Repeated COVID is more risky than the first infection, according to research

The risk of death, hospitalization and serious health problems from COVID-19 increases significantly with reinfection compared with a first round of the virus, regardless of vaccination status, according to a study published Thursday.

“Reinfection with COVID-19 increases the risk of both acute and long-term consequences of COVID,” said Dr. Ziyad Al-Aly from Washington University School of Medicine in St. Louis. “This was evident in unvaccinated, vaccinated and boosted people.”

The findings were drawn from US Department of Veterans Affairs data collected from March 1, 2020, to April 6, 2022, on 443,588 patients with a single SARS-CoV-2 infection, 40,947 with two or more infections, and 5.3 million uninfected individuals. Most subjects were male.

Reinfected patients had more than double the risk of death and more than three times the risk of hospitalization compared to those who contracted COVID only once. They also had an increased risk of lung, heart, blood, kidney, diabetes, mental health, bone and muscle, and neurological problems, according to a report published in Nature Medicine.

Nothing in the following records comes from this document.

==> src/rtl/core/durs_pkg.sv <==
// Shared types and constants for the dual ultrasonic ranging sequencer.
`timescale 1ns / 1ps

package durs_pkg;

    typedef enum logic [2:0] {
        PH_LTRIG_LOW  = 3'd0,
        PH_LTRIG_HIGH = 3'd1,
        PH_LWAIT      = 3'd2,
        PH_LGAP       = 3'd3,
        PH_RTRIG_LOW  = 3'd4,
        PH_RTRIG_HIGH = 3'd5,
        PH_RWAIT      = 3'd6,
        PH_RGAP       = 3'd7
    } phase_t;

    typedef enum logic [1:0] {
        REG_ECHO_TIMEOUT = 2'd0,
        REG_GAP          = 2'd1,
        REG_TRIG_HIGH    = 2'd2,
        REG_SCALE        = 2'd3
    } reg_idx_t;

    localparam int          SCALE_FRAC       = 14;
    localparam int          RANGE_W          = 15;
    localparam int          RANGE_MAX        = 16383;
    localparam logic [16:0] TRIG_LOW_TICKS   = 17'd2;

    localparam logic [15:0] ECHO_TIMEOUT_RST = 16'd28000;
    localparam logic [15:0] GAP_RST          = 16'd30000;
    localparam logic [7:0]  TRIG_HIGH_RST    = 8'd10;
    localparam logic [13:0] SCALE_RST        = 14'd2785;

endpackage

“Even if one had a previous infection and was vaccinated – meaning they had double the immunity from the previous infection plus vaccines – they are still vulnerable to the adverse consequences of re-infection,” said Al-Aly, who led the study.

People with repeated infections were more than three times more likely to develop lung problems, three times more likely to suffer from heart disease and 60% more likely to experience neurological disorders than patients who had only been infected once, the study found. The higher risk was most pronounced in the first month after reinfection, but was still pronounced six months later.

The cumulative risk and burden of reinfection increased with the number of infections, even after accounting for differences among COVID-19 variants such as Delta, Omicron and BA.5, the researchers said.

“We were starting to see many patients coming to the clinic with an air of invincibility,” Al-Aly told Reuters. “They wondered: Does getting reinfection really matter?” The answer is yes, it absolutely does.”

Before the fast-approaching holiday season with travel and indoor gatherings, “people should be aware that reinfection is a consequence and should take precautions,” he added.

“We don’t advise drastic measures, but if you’re going on a plane, wear a mask,” Al-Aly said. “If you’re in a supermarket, consider that the person next to you may have a weakened immune system, and if you’re wearing a mask, you could help protect them.